§ **Given information**
····················

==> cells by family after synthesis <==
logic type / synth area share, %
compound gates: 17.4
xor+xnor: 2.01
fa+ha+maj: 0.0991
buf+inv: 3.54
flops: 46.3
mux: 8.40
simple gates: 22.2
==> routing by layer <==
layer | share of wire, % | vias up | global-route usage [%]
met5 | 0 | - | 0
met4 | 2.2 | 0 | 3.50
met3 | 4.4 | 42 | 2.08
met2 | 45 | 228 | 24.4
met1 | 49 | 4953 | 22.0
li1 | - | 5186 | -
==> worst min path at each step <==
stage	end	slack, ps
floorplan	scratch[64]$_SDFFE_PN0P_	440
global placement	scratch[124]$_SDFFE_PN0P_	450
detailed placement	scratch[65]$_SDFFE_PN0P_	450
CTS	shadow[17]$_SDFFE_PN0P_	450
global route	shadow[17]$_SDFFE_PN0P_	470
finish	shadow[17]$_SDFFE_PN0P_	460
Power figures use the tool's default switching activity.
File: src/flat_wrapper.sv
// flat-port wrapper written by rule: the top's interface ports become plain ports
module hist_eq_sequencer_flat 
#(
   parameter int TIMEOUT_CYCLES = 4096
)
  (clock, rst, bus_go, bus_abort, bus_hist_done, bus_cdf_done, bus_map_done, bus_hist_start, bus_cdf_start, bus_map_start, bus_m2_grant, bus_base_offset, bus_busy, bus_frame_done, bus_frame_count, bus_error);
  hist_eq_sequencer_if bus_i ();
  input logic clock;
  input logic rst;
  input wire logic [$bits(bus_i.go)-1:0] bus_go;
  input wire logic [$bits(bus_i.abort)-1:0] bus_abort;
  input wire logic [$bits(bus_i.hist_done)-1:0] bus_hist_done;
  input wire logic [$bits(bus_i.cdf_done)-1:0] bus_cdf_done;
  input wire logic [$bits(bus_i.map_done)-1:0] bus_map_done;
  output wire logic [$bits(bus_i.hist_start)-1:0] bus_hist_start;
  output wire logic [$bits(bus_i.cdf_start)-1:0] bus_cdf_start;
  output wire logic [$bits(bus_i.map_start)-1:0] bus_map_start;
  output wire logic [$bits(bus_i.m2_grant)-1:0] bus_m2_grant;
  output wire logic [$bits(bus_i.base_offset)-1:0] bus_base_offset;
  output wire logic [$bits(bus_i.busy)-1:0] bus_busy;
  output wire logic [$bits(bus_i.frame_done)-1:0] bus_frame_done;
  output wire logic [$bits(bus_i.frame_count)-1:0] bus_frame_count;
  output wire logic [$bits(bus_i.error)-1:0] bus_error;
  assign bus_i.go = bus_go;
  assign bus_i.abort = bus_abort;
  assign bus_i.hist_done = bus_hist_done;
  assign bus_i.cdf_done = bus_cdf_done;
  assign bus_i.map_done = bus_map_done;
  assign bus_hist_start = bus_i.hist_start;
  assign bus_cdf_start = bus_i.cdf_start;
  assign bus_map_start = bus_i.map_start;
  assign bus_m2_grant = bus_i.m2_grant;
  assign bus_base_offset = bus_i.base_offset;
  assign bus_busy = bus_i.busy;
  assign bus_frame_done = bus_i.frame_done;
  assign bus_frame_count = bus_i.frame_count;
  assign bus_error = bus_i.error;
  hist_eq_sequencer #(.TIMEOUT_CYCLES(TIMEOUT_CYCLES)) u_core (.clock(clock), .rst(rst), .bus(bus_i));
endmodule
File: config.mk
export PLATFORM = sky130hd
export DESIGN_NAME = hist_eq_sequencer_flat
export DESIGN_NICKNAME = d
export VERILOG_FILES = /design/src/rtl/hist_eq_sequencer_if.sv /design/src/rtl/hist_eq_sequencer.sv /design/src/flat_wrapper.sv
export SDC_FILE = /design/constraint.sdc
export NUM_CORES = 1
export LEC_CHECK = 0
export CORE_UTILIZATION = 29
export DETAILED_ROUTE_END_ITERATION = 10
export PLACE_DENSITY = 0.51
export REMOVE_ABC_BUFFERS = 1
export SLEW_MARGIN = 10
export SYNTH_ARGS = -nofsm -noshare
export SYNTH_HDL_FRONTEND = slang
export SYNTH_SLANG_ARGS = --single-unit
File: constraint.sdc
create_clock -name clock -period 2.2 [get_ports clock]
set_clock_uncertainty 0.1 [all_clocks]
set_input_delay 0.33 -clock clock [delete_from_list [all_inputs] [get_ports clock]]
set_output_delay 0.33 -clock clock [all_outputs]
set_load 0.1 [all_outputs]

····················

§ **What the task asks**
The response should repeat the whole listing exactly.

§ **Solved exercise**
==> cells by family after synthesis <==
logic type / synth area share, %
compound gates: 17.4
xor+xnor: 2.01
fa+ha+maj: 0.0991
buf+inv: 3.54
flops: 46.3
mux: 8.40
simple gates: 22.2
==> routing by layer <==
layer | share of wire, % | vias up | global-route usage [%]
met5 | 0 | - | 0
met4 | 2.2 | 0 | 3.50
met3 | 4.4 | 42 | 2.08
met2 | 45 | 228 | 24.4
met1 | 49 | 4953 | 22.0
li1 | - | 5186 | -
==> worst min path at each step <==
stage	end	slack, ps
floorplan	scratch[64]$_SDFFE_PN0P_	440
global placement	scratch[124]$_SDFFE_PN0P_	450
detailed placement	scratch[65]$_SDFFE_PN0P_	450
CTS	shadow[17]$_SDFFE_PN0P_	450
global route	shadow[17]$_SDFFE_PN0P_	470
finish	shadow[17]$_SDFFE_PN0P_	460
Power figures use the tool's default switching activity.
File: src/flat_wrapper.sv
// flat-port wrapper written by rule: the top's interface ports become plain ports
module hist_eq_sequencer_flat 
#(
   parameter int TIMEOUT_CYCLES = 4096
)
  (clock, rst, bus_go, bus_abort, bus_hist_done, bus_cdf_done, bus_map_done, bus_hist_start, bus_cdf_start, bus_map_start, bus_m2_grant, bus_base_offset, bus_busy, bus_frame_done, bus_frame_count, bus_error);
  hist_eq_sequencer_if bus_i ();
  input logic clock;
  input logic rst;
  input wire logic [$bits(bus_i.go)-1:0] bus_go;
  input wire logic [$bits(bus_i.abort)-1:0] bus_abort;
  input wire logic [$bits(bus_i.hist_done)-1:0] bus_hist_done;
  input wire logic [$bits(bus_i.cdf_done)-1:0] bus_cdf_done;
  input wire logic [$bits(bus_i.map_done)-1:0] bus_map_done;
  output wire logic [$bits(bus_i.hist_start)-1:0] bus_hist_start;
  output wire logic [$bits(bus_i.cdf_start)-1:0] bus_cdf_start;
  output wire logic [$bits(bus_i.map_start)-1:0] bus_map_start;
  output wire logic [$bits(bus_i.m2_grant)-1:0] bus_m2_grant;
  output wire logic [$bits(bus_i.base_offset)-1:0] bus_base_offset;
  output wire logic [$bits(bus_i.busy)-1:0] bus_busy;
  output wire logic [$bits(bus_i.frame_done)-1:0] bus_frame_done;
  output wire logic [$bits(bus_i.frame_count)-1:0] bus_frame_count;
  output wire logic [$bits(bus_i.error)-1:0] bus_error;
  assign bus_i.go = bus_go;
  assign bus_i.abort = bus_abort;
  assign bus_i.hist_done = bus_hist_done;
  assign bus_i.cdf_done = bus_cdf_done;
  assign bus_i.map_done = bus_map_done;
  assign bus_hist_start = bus_i.hist_start;
  assign bus_cdf_start = bus_i.cdf_start;
  assign bus_map_start = bus_i.map_start;
  assign bus_m2_grant = bus_i.m2_grant;
  assign bus_base_offset = bus_i.base_offset;
  assign bus_busy = bus_i.busy;
  assign bus_frame_done = bus_i.frame_done;
  assign bus_frame_count = bus_i.frame_count;
  assign bus_error = bus_i.error;
  hist_eq_sequencer #(.TIMEOUT_CYCLES(TIMEOUT_CYCLES)) u_core (.clock(clock), .rst(rst), .bus(bus_i));
endmodule
File: config.mk
export PLATFORM = sky130hd
export DESIGN_NAME = hist_eq_sequencer_flat
export DESIGN_NICKNAME = d
export VERILOG_FILES = /design/src/rtl/hist_eq_sequencer_if.sv /design/src/rtl/hist_eq_sequencer.sv /design/src/flat_wrapper.sv
export SDC_FILE = /design/constraint.sdc
export NUM_CORES = 1
export LEC_CHECK = 0
export CORE_UTILIZATION = 29
export DETAILED_ROUTE_END_ITERATION = 10
export PLACE_DENSITY = 0.51
export REMOVE_ABC_BUFFERS = 1
export SLEW_MARGIN = 10
export SYNTH_ARGS = -nofsm -noshare
export SYNTH_HDL_FRONTEND = slang
export SYNTH_SLANG_ARGS = --single-unit
File: constraint.sdc
create_clock -name clock -period 2.2 [get_ports clock]
set_clock_uncertainty 0.1 [all_clocks]
set_input_delay 0.33 -clock clock [delete_from_list [all_inputs] [get_ports clock]]
set_output_delay 0.33 -clock clock [all_outputs]
set_load 0.1 [all_outputs]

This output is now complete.